What needs to be done →
Both the line containing "a / b / c = ideal" and the line containing "cell pins on the clock port's net: 1" belong to the span. Output exactly that span from the listing below, and nothing outside it.
[Opening Recorded data section]
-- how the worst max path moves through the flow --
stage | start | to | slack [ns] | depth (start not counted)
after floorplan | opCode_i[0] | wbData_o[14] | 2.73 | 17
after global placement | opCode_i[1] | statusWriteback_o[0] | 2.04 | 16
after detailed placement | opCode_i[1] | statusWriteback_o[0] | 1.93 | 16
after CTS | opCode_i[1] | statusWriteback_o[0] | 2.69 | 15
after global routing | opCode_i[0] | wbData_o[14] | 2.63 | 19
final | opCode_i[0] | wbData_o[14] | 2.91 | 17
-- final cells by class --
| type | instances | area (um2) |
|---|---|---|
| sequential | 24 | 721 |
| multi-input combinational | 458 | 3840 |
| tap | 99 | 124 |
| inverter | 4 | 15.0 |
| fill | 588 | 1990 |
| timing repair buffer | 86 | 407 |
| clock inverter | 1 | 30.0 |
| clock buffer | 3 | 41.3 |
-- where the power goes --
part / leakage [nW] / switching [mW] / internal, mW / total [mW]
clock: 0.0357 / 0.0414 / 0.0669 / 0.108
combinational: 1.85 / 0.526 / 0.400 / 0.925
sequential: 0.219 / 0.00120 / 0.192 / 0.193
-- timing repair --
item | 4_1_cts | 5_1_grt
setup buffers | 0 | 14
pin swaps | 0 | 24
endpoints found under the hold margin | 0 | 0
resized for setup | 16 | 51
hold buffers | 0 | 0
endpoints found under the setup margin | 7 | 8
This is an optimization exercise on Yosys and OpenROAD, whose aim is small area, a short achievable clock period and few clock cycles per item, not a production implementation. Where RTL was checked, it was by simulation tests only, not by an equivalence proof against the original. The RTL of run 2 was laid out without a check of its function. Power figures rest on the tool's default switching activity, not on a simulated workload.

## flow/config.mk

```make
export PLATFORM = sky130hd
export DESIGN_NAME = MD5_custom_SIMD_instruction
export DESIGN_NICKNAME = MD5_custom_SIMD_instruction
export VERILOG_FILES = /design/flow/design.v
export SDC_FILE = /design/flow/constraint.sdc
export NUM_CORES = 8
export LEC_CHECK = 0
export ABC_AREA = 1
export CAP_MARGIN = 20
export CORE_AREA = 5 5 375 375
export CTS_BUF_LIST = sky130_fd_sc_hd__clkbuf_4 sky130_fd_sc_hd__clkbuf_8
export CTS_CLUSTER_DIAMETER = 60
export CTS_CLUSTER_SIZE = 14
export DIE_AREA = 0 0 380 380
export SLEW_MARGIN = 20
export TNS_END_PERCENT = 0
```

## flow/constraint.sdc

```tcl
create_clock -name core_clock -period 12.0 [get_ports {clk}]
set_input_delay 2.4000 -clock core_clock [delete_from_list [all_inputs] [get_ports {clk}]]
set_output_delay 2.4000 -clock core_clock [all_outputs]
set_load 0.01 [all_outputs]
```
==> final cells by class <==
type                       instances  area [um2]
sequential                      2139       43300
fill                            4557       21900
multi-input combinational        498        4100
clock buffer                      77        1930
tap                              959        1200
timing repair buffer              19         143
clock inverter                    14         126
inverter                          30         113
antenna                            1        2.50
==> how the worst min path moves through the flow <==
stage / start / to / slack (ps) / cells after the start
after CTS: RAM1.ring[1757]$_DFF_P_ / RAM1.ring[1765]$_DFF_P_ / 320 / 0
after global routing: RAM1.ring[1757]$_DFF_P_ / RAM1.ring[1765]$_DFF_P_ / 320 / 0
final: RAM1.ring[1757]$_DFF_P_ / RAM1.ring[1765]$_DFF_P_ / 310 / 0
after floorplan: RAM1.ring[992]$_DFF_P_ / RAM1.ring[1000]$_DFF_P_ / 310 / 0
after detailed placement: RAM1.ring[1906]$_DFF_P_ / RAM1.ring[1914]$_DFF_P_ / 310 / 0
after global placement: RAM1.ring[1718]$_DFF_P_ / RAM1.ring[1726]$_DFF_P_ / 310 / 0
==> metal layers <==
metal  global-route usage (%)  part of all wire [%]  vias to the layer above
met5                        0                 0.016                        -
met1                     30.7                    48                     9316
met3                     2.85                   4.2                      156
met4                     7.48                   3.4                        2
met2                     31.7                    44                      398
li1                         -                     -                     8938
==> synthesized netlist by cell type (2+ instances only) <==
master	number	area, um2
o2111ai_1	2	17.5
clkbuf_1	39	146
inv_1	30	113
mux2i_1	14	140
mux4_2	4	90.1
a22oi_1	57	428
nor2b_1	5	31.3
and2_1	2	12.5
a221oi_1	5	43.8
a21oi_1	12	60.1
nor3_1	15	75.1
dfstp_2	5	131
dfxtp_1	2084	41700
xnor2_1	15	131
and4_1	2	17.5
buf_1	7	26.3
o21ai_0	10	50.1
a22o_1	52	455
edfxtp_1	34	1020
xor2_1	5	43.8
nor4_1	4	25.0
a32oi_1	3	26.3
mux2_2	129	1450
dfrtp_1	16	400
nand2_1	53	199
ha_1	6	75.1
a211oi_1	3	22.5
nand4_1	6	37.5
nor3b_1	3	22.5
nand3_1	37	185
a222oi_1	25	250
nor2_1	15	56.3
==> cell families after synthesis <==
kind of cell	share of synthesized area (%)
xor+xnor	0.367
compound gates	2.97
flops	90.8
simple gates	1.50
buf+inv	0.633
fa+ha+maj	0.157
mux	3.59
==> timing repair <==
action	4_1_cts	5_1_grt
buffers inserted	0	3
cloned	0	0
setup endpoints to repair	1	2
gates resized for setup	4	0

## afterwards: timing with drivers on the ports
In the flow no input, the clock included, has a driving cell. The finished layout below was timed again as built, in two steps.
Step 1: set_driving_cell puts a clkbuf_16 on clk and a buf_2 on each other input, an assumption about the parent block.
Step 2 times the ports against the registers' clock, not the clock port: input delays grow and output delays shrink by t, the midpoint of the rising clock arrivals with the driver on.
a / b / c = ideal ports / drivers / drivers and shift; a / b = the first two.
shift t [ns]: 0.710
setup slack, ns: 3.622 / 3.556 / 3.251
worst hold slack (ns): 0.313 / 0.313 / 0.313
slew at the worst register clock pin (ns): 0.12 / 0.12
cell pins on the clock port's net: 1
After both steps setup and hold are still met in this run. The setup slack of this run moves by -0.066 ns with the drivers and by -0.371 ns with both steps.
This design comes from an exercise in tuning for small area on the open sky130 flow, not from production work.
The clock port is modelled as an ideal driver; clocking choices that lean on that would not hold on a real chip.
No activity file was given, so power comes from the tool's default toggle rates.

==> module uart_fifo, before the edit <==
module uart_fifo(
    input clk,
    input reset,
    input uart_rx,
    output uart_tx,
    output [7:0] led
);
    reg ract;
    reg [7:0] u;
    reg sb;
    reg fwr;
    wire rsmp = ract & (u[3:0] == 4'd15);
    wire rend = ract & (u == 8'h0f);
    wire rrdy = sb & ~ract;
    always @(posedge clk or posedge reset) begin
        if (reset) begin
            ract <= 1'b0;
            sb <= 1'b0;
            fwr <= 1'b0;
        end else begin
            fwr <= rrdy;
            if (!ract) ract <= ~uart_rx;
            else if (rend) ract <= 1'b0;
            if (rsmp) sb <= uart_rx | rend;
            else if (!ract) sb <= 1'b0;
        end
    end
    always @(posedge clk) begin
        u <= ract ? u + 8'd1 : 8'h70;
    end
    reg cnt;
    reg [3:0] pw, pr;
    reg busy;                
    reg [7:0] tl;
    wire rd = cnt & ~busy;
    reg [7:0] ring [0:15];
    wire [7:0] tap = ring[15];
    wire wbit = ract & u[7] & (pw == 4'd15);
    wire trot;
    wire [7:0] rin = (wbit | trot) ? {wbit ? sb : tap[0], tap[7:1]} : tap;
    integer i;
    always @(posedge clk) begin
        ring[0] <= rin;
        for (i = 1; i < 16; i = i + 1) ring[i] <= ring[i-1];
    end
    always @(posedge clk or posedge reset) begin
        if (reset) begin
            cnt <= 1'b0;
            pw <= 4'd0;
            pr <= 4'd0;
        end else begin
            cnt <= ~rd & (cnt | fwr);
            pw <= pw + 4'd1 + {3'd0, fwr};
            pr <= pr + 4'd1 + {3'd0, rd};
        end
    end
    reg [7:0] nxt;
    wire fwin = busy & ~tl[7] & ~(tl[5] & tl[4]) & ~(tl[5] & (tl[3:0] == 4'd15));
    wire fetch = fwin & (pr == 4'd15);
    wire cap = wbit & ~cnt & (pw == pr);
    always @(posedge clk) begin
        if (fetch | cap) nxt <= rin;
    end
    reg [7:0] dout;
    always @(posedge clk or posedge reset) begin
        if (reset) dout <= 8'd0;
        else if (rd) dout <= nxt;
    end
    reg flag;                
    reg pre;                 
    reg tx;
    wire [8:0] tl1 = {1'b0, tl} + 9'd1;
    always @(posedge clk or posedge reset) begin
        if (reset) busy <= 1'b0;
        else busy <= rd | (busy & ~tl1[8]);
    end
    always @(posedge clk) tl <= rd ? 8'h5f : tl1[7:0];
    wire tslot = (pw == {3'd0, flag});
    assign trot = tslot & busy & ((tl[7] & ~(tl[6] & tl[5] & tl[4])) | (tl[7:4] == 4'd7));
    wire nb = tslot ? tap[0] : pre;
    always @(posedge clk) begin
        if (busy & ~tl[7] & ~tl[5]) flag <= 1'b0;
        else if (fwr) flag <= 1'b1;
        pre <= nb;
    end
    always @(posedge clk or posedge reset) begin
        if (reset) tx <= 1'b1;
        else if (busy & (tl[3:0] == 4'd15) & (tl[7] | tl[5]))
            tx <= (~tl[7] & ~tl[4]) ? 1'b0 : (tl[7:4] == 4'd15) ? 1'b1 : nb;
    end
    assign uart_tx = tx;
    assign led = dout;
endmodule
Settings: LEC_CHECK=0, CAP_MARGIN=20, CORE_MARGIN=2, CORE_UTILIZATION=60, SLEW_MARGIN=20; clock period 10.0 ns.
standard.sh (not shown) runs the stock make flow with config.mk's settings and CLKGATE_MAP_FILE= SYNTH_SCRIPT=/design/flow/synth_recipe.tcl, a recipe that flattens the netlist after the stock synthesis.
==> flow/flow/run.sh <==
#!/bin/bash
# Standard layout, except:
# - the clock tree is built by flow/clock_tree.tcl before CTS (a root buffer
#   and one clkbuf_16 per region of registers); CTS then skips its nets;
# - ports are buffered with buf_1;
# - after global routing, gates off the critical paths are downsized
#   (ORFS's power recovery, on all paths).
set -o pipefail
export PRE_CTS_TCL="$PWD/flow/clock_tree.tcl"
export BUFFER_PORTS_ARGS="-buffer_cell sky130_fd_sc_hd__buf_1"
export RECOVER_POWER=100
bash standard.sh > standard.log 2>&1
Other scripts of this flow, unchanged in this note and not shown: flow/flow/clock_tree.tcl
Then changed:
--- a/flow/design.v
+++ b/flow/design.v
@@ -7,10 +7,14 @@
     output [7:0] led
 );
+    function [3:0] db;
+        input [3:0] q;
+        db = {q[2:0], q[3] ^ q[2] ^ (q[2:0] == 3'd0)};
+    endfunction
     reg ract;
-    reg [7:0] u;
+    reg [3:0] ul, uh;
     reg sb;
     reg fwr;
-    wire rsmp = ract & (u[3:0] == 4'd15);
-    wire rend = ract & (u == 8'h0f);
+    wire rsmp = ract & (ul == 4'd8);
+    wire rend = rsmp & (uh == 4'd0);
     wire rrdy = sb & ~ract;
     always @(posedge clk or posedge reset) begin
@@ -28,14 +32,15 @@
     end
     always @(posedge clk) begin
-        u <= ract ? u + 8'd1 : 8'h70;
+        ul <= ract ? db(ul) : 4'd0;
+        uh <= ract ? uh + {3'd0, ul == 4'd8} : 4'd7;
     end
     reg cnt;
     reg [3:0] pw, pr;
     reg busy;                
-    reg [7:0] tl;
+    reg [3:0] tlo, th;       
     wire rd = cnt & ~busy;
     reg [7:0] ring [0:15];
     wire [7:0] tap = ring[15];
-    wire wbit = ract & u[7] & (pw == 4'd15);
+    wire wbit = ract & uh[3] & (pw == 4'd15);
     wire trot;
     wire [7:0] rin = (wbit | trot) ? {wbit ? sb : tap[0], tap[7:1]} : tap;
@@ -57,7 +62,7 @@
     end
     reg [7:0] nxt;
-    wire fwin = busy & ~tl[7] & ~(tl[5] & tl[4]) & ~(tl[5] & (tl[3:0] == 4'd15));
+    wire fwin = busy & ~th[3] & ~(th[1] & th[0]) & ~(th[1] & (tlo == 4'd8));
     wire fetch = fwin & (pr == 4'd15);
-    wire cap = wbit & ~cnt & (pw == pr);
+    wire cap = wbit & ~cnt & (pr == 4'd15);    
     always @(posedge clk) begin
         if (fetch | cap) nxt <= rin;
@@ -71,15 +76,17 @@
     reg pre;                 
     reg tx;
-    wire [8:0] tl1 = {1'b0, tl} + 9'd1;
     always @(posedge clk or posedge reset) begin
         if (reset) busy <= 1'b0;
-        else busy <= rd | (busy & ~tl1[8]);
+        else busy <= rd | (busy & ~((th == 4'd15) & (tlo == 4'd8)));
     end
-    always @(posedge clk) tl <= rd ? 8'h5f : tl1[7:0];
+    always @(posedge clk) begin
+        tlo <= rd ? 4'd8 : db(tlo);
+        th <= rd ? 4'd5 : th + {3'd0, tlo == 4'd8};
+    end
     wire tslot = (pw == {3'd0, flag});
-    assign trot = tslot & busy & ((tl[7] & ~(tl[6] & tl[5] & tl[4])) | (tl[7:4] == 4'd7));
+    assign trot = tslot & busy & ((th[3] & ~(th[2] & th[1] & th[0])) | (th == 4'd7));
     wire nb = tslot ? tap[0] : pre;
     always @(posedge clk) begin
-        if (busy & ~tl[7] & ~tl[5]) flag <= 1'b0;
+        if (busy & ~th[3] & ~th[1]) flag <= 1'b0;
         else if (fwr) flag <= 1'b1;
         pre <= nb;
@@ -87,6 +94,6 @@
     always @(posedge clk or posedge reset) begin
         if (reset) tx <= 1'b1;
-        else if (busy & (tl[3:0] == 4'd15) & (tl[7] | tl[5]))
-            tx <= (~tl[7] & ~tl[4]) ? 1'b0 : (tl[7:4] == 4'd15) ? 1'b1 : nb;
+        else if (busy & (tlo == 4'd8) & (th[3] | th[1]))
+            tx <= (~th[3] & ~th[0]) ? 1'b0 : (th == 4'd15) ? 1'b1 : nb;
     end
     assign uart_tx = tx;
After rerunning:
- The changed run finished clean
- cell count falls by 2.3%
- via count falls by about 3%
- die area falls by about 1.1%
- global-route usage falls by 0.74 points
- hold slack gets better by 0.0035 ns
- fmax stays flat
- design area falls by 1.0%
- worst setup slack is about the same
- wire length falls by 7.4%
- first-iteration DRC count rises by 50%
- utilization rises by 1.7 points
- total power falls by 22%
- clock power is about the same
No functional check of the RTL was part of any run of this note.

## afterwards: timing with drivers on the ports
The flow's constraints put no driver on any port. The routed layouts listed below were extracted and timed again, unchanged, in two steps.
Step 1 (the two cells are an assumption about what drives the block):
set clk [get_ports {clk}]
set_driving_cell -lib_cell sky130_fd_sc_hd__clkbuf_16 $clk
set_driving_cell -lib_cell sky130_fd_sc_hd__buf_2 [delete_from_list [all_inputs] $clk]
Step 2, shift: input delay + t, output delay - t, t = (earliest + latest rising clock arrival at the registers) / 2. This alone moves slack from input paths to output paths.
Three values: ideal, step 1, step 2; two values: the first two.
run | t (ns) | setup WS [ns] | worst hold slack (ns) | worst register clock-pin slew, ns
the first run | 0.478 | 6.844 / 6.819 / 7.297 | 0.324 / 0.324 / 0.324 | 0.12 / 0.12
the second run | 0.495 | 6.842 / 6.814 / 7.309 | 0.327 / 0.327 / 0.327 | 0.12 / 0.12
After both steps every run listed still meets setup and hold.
[Closing Recorded data section]
Response to this exercise →
a / b / c = ideal ports / drivers / drivers and shift; a / b = the first two.
shift t [ns]: 0.710
setup slack, ns: 3.622 / 3.556 / 3.251
worst hold slack (ns): 0.313 / 0.313 / 0.313
slew at the worst register clock pin (ns): 0.12 / 0.12
cell pins on the clock port's net: 1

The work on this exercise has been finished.